El pasado 13 de diciembre la Santa Sede (Vaticano) anunció que Francisco Papa designó al obispo José Francisco González González, auxiliar de Guadalajara, como titular de la diócesis de Campeche, que había estado vacante desde el 15 de mayo de 2013, luego de que su anterior obispo, Ramón Castro Castro, había sido trasladado a la diócesis de Cuernavaca.


Francisco González es el obispo titular más jóvenes de México: 47 años. Claro, hay otros obispos un poco más jóvenes, pero son auxiliares, como Emigdio Duarte, de Culiacán, quien curiosamente además es emérito (jubilado) con 45 años, luego están Rutilio Pozos, recién promovido como auxiliar de Puebla con 46 años, y Jaime Calderón, auxiliar de Zamora con 47 años.
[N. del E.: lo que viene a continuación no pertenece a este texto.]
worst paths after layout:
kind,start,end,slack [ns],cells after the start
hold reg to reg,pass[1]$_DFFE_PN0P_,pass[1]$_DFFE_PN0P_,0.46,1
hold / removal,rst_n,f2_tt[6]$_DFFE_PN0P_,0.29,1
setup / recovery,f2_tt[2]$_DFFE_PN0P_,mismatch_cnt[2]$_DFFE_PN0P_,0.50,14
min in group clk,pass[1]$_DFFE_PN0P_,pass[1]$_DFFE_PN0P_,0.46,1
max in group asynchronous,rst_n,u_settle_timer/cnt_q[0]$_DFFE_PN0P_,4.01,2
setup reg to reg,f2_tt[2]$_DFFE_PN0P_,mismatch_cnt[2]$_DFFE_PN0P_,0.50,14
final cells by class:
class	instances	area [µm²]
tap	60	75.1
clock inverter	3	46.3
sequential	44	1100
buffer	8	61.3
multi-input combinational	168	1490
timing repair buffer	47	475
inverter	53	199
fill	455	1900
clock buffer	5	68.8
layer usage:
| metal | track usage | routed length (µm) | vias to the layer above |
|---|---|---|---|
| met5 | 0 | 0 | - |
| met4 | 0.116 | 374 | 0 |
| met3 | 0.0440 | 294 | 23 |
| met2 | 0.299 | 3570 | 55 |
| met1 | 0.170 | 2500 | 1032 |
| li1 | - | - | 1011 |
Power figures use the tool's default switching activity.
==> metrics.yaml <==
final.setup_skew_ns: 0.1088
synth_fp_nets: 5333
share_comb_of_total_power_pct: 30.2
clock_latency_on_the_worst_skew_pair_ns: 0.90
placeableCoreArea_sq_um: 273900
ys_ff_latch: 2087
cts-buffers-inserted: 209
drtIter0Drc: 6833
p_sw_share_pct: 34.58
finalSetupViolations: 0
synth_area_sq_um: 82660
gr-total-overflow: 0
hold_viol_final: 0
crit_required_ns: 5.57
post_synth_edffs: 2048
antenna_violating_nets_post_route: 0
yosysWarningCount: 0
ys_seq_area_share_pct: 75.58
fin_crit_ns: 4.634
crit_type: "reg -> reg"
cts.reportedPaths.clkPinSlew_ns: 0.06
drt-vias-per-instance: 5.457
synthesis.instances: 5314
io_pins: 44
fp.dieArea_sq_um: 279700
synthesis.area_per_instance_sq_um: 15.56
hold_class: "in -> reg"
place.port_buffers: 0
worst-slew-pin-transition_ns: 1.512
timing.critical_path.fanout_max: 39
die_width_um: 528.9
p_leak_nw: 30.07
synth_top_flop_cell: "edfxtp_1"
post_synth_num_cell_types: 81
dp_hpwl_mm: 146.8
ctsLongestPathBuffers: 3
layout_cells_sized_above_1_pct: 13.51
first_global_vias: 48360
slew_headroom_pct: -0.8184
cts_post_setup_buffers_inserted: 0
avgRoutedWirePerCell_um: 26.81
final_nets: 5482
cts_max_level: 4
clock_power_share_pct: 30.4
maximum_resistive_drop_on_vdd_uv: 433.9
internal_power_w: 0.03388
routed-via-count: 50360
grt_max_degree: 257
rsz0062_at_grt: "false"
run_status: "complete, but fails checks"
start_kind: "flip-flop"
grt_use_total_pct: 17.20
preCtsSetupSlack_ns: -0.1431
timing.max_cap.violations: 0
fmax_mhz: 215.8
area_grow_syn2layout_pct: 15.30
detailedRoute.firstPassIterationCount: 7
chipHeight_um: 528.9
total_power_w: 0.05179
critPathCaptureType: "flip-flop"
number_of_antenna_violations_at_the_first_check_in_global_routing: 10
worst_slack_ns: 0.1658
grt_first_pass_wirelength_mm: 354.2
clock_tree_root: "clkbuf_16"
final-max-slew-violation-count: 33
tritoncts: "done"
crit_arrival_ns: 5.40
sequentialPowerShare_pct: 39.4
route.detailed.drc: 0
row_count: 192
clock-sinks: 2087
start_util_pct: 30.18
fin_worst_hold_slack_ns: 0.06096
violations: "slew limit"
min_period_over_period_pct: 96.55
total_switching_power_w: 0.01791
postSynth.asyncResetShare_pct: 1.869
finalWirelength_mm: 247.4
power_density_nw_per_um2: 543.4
`config.mk`:
```
export PLATFORM = sky130hd
export DESIGN_NAME = lfsr_seq_counter
export DESIGN_NICKNAME = d
export VERILOG_FILES = /design/src/rtl/lfsr_seq_counter.sv
export SDC_FILE = /design/constraint.sdc
export NUM_CORES = 1
export LEC_CHECK = 0
export CORE_ASPECT_RATIO = 0.7
export CORE_MARGIN = 3
export CORE_UTILIZATION = 43
export DETAILED_ROUTE_END_ITERATION = 16
export PLACE_DENSITY_LB_ADDON = 0.05
export REMOVE_ABC_BUFFERS = 1
export SETUP_SLACK_MARGIN = 0.02
export SYNTH_ARGS = -nofsm -noshare
export SYNTH_HDL_FRONTEND = slang
export SYNTH_SLANG_ARGS = --single-unit
```
`constraint.sdc`:
```
create_clock -name clk -period 2.6 [get_ports clk]
set_input_delay 0.78 -clock clk [delete_from_list [all_inputs] [get_ports clk]]
set_output_delay 0.78 -clock clk [all_outputs]
set_load 0.01 [all_outputs]
```
`src/rtl/lfsr_seq_counter.sv`:
```
// lfsr_seq_counter: full-period LFSR counter with zero-state insertion, seed load, clear,
// reversible stepping and registered compare-match / wrap pulses.
module lfsr_seq_counter #(
    parameter int WIDTH = 10
) (
    input  logic             clk,
    input  logic             rst_n,
    input  logic             clear_i,
    input  logic             load_i,
    input  logic [WIDTH-1:0] seed_i,
    input  logic             enable_i,
    input  logic             dir_i,
    input  logic [WIDTH-1:0] cmp_i,
    output logic [WIDTH-1:0] value_o,
    output logic             match_o,
    output logic             wrap_o
);
    if (WIDTH < 4 || WIDTH > 16) begin : g_bad_width
        $error("lfsr_seq_counter: WIDTH must be in 4..16");
    end
    localparam logic [15:0] TAPS =
        WIDTH == 4  ? 16'h000C : WIDTH == 5  ? 16'h0014 : WIDTH == 6  ? 16'h0030 :
        WIDTH == 7  ? 16'h0060 : WIDTH == 8  ? 16'h00B8 : WIDTH == 9  ? 16'h0110 :
        WIDTH == 10 ? 16'h0240 : WIDTH == 11 ? 16'h0500 : WIDTH == 12 ? 16'h0829 :
        WIDTH == 13 ? 16'h100D : WIDTH == 14 ? 16'h2015 : WIDTH == 15 ? 16'h6000 : 16'hD008;
    localparam logic [WIDTH-1:0] T  = TAPS[WIDTH-1:0];
    localparam logic [WIDTH-2:0] TL = T[WIDTH-2:0];
    logic [WIDTH-1:0] value_q, value_d, fwd, rev;
    logic             match_q, match_d, wrap_q, wrap_d;
    // Zero insertion: the all-zero-low-bits term splices state 0 into the maximal LFSR cycle.
    always_comb begin
        fwd     = {value_q[WIDTH-2:0], ^(value_q & T) ^ (value_q[WIDTH-2:0] == '0)};
        rev     = {value_q[0] ^ ^(value_q[WIDTH-1:1] & TL) ^ (value_q[WIDTH-1:1] == '0),
                   value_q[WIDTH-1:1]};
        value_d = clear_i ? '0 : load_i ? seed_i : !enable_i ? value_q : dir_i ? rev : fwd;
        wrap_d  = !clear_i && !load_i && enable_i && (dir_i ? value_q == '0 : fwd == '0);
        match_d = (clear_i || load_i || enable_i) && value_d == cmp_i;
    end
    always_ff @(posedge clk or negedge rst_n) begin
        if (!rst_n) begin
            value_q <= '0;
            match_q <= 1'b0;
            wrap_q  <= 1'b0;
        end else begin
            value_q <= value_d;
            match_q <= match_d;
            wrap_q  <= wrap_d;
        end
    end
    assign value_o = value_q;
    assign match_o = match_q;
    assign wrap_o  = wrap_q;
endmodule

```
### Word level (Yosys, flattened, before mapping)

Index checks and enable logic that the tools add are counted.

* register bits after elaboration: 12
* bits of input ports: 26
* output and inout bits: 12
* word-level logic and storage cells: 26

* equal/unequal tests: 1
* muxes and demuxes: 5
* bitwise operators: 3
* reduce and logical (&&, ||, !) cells: 14

Operators with widths (count)
* $mux 10: 4
* $logic_not 10->1: 2
* $logic_not 9->1: 2
* $eq 10x10->1: 1
* $reduce_xor 10->1: 1
* $reduce_xor 9->1: 1
* $logic_and 1x1->1: 4
* $xor 1x1->1: 3
* $logic_not 1->1: 2
* $logic_or 1x1->1: 2
* $mux 1: 1

### Depth between registers and ports, before layout

* depth in word-level cells: 9
* gate-level depth with buffers: 8
* gate-level depth less buffers: 6

### Worst setup path after synthesis

OpenSTA, ideal clock, no wires.

* path type: in2reg
* start point: input port enable_i
* end point: register match_q (netlist: match_o)
* library setup time: 101 ps
* arrival: 2361 ps
* data required time: 2499 ps
* setup slack: 138 ps
* stages: 7
* buffers on the path: 1
* cell sequence: clkbuf_1 inv_1 a221o_1 a311o_1 nand3_1 or4b_1 nor4_1

* word-level cells in the longest chain between the ends: 5
* elaborated cells on any way between the ends: 6
* those cells by class: eq/ne (1); mux (3); reduce/logical (2)

Ends and longest elaborated chain
* from (decl): line 11 `input logic enable_i,`
* $mux 10 (3 in a row): line 35 `value_d = clear_i ? '0 : load_i ? seed_i : !enable_i ? value_q : dir_i ? rev : fwd;`
* $eq 10x10->1: line 37 `match_d = (clear_i || load_i || enable_i) && value_d == cmp_i;`
* $logic_and 1x1->1 (*): line 37
* net match_d: line 29 `logic match_q, match_d, wrap_q, wrap_d;`
* to (signal assigned): line 46 `match_q <= match_d;`
* to (decl): line 29

Mark *: on every way through the listed nets, which the timed path passes. The rest lies on a longest branch.

### Final worst setup path

* start point: input port load_i
* end point: register match_q (netlist: match_o)

* word-level cells in the longest chain between the ends: 4
* elaborated cells on any way between the ends: 6
* those cells by class: eq/ne (1); mux (2); reduce/logical (3)

Ends and longest elaborated chain
* from (decl): line 9 `input logic load_i,`
* $mux 10 (2 in a row): line 35
* net value_d[7]: line 28 `logic [WIDTH-1:0] value_q, value_d, fwd, rev;`
* $eq 10x10->1: line 37
* $logic_and 1x1->1: line 37
* net match_d: line 29

The timed path passes the listed nets, and every way through them passes these cells.

==> impl_metrics.tcl <==
set metrics [dict create \
    p_per_area_nw_per_um2 385.8 \
    initial_core_util 0.4868 \
    clock_tree.htree_level_count 1 \
    boundaryPins 38 \
    cts_clk_pin_slew_worst_paths_ns 0.10 \
    timing.critical_path.depth 7 \
    num_rows 13 \
    cts_num_sinks 12 \
    layout.cells.most_common_list "clkdlybuf4s50_1 (35), buf_4 (21), dfrtp_1 (12), nand2_1 (9), xnor2_1 (9)" \
    synthesis.instances 114 \
    grt_start_max_net_pins 13 \
    timing.hold.ws_ns 0.6406 \
    area_of_the_multi_input_gates_um2 608.1 \
    num_antenna_cells 0 \
    dpl_cell_area_um2 1493 \
    share_of_the_clock_period_used_by_the_worst_path_after_layout 0.9611 \
    worstSkewPairLatency_ns 0.29 \
    num_cts_buffers 3 \
    dp_hpwl_um 2554 \
    clock_tree.root_cell "clkbuf_4" \
    synth.yosys.warnings 0 \
    synth-async-reset-ratio 1.000 \
    postSynthAreaPerCell_um2 8.473 \
    cts_hold_buffers 0 \
    synth.top_cell.area_share 0.3109 \
    timing.final.crit_period_ns 2.499 \
    timing.critical_path.arrival_ns 2.70 \
    io_buffer_count 37 \
    outcome "completed" \
    final_core_util 0.7749 \
    finish.instance_area_um2 1538 \
    critPathTopFamily "simple AND/OR/NAND/NOR gates" \
    place.detailed.instances 193 \
    syn_area_um2 965.9 \
    dr.pass1.iters 4 \
    drt.antenna.violating_nets 0 \
    vias_per_cell 5.717 \
    max_freq_mhz 400.2 \
    total_via_count_in_the_routed_design 1132 \
    vias_in_the_first_global_route 1144 \
    area.growth.synth_to_final_pct 59.20 \
    grt.overflow.total 0 \
    dieArea_um2 2860 \
    leakage_nw 0.6316 \
    ys_seq_area_frac 0.3109 \
    final_layout_size_suffix_gt1_frac 0.1905 \
    route.detailed.drc 0 \
    synth_enable_flop_cells 0 \
    gp_routability_congestion 0.9016 \
    worst_setup_path_start_kind "primary input" \
    hold_path.class "reg2reg" \
    cp-end-kind "register" \
    tns_ns 0 \
    synthTopCellsByArea "dfrtp_1 (31%), xnor2_1 (8.2%), a221o_1 (5.2%)" \
    post-synth-top-area-cell "dfrtp_1" \
    critPathSlowestCell "or4b_1" \
    final_hold_violation_count 0 \
    worst-setup-path-type "in2reg" \
    placeableCoreArea_um2 1984 \
    timing.final.ws_setup_ns 0.1012 \
    initialDrtViolationCount 64 \
    worst_hold_path.num_cells 1 \
    max-slew-margin-rel 0.5854 \
    synth_seq_cells 12 \
    required_ns 2.80 \
    worstPathBufferInverterCount 2 \
    num-nets-final 195 \
    fillers 152 \
    grtUsageTotal 0.2523 \
    stdcell_count 198 \
    grt_first_pass_wirelength_um 5533 \
    rr_worst_depth 6 \
    crit_path_cell_trace "clkdlybuf4s50_1 > buf_4 > a211o_1 > a21oi_2 > xor2_1 > or4b_1 > nor4_1" \
    critPathMaxFanout 9 \
    rsz0062_at_grt "false" \
    floorplan.die.width_um 62.65 \
    synth_flop_cell "dfrtp_1" \
    wl_per_cell_um 16.77 \
    initial_antenna_violation_count 0 \
    die_height_um 45.66 \
    final_setup_viols 0 \
    post_synth_num_cell_types 42 \
    worst_setup_timing_slack_at_the_placement_stage_ns -0.4532 \
    max-vdd-ir-drop_uv 307.7 \
    timing.final.max_slew_violations 0 \
    layout_commonest_cell "clkdlybuf4s50_1" \
    slew_at_the_pin_closest_to_its_max_slew_limit_ns 0.6200 \
    seqCellArea_um2 300.3 \
    tritoncts "built" \
    cts-root-to-sink-buffers 2 \
    finClkSkew_ns 0.01250 \
    crit_path_max_incr_delay_ns 0.48 \
    power_mw 0.5932 \
    max-cap-violations 0 \
    route.final.wire_length_um 3320 \
]
## final timing paths
kind / endpoint / start / slack [ns]
max in group asynchronous: value_o[3] / rst_n / 1.32
max reg2reg: match_o / value_o[3] / 0.17
min in group asynchronous: value_o[9] / rst_n / 0.86
min: wrap_o / value_o[0] / 0.64
max: match_o / load_i / 0.10
min reg2reg: wrap_o / value_o[0] / 0.64
## cell usage after synthesis (all sizes together), types with 3 or more instances
master / instances
or3: 3
inv: 8
nor2: 7
o21ai: 3
nand2: 9
nor4: 4
xnor2: 9
nor4b: 4
nor3: 3
a21oi: 4
a221o: 5
dfrtp: 12
a211oi: 5
clkbuf: 7
nor2b: 3
## flip-flops by register name, indices dropped and copies added (netlist names)
register  cells
match_o       1
value_o      10
wrap_o        1
## cell families (layout without fill, tap and decap cells)
group | Yosys count | in the layout | synth area share
simple gates | 44 | 44 | 0.2720
compound gates | 29 | 29 | 0.2293
buf+inv | 16 | 70 | 0.06347
flops | 12 | 12 | 0.3109
xor+xnor | 10 | 10 | 0.09068
mux | 3 | 3 | 0.03368
## power breakdown
part	leakage, nW	internal (mW)	total [mW]	switching, mW
Clock	0.0210	0.0854	0.162	0.0769
Sequential	0.159	0.198	0.217	0.0189
Combinational	0.452	0.120	0.214	0.0942
## layout make-up
class,instances,area share
clock buffers,4,0.02360
inverters,8,0.01953
multi-input cells,86,0.3954
flip-flops and latches,12,0.1953
well taps,30,0.02441
repair buffers,58,0.3417
## layer usage
layer | GRT usage | up-vias | share of wire
met3 | 0.05926 | 4 | 0.094
li1 | - | 536 | -
met2 | 0.4449 | 57 | 0.46
met5 | 0 | - | 0
met1 | 0.3263 | 535 | 0.43
met4 | 0.04386 | 0 | 0.0099
## what timing repair did
item	in CTS	in global routing
resized for setup	2	1
setup buffers	0	1
setup endpoints to repair	1	1
No activity file was read; power rests on OpenSTA's default activity.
La promoción de González González nos permite hacer un corte del perfil del Episcopado Mexicano. El promedio de edad de los obispos mexicanos en funciones es de 69 años; tienen en promedio 17 años como obispos; fueron promovidos al episcopado cuando tenían en promedio 25 años como sacerdotes; y su edad al ser promovidos al episcopado fue de 51 años.

En México hay 164 obispos (se excluyen a los obispos Javier Lozano y Carlos Patrón, por sus funciones en el Vaticano). De los 164, 116 están en funciones (16.4% son arzobispos, 56.9% son titulares o residenciales, 23.3% son auxiliares y 3.4% son prelados). Por pontificado, 59.5% de los 116 fueron promovidos por al Episcopado por Juan Pablo II, 36.2% por Benedicto XVI y el restante 4.3% por Francisco.

Por la entidad federativa de origen, Jalisco encabeza la relación como proveedora de obispos: 19% con 22 obispos, le sigue Michoacán con 13.8%, luego Guanajuato con 11.2%, Nuevo León con 8.6% y enseguida Distrito Federal y Estado de México con 6.9% cada uno. Pero si lo vemos por regiones, del Centro-Bajío de México procede el 55.2% de los obispos en funciones, del Centro el 23.3%, del Norte el 19% y del Sur apenas el 2.6 por ciento.

Esto último, a primera vista muestra la hegemonía en la “producción” de obispos procedentes del Occidente-Bajío de México, explicable por ser las zonas con mayor número de sacerdotes y con mayores índices de personas que se confiesan católicos, y refuerza que esta región es el bastión católica de México no solo en fe, sino en la formación y selección de líderes y élites religioso-católicas en México.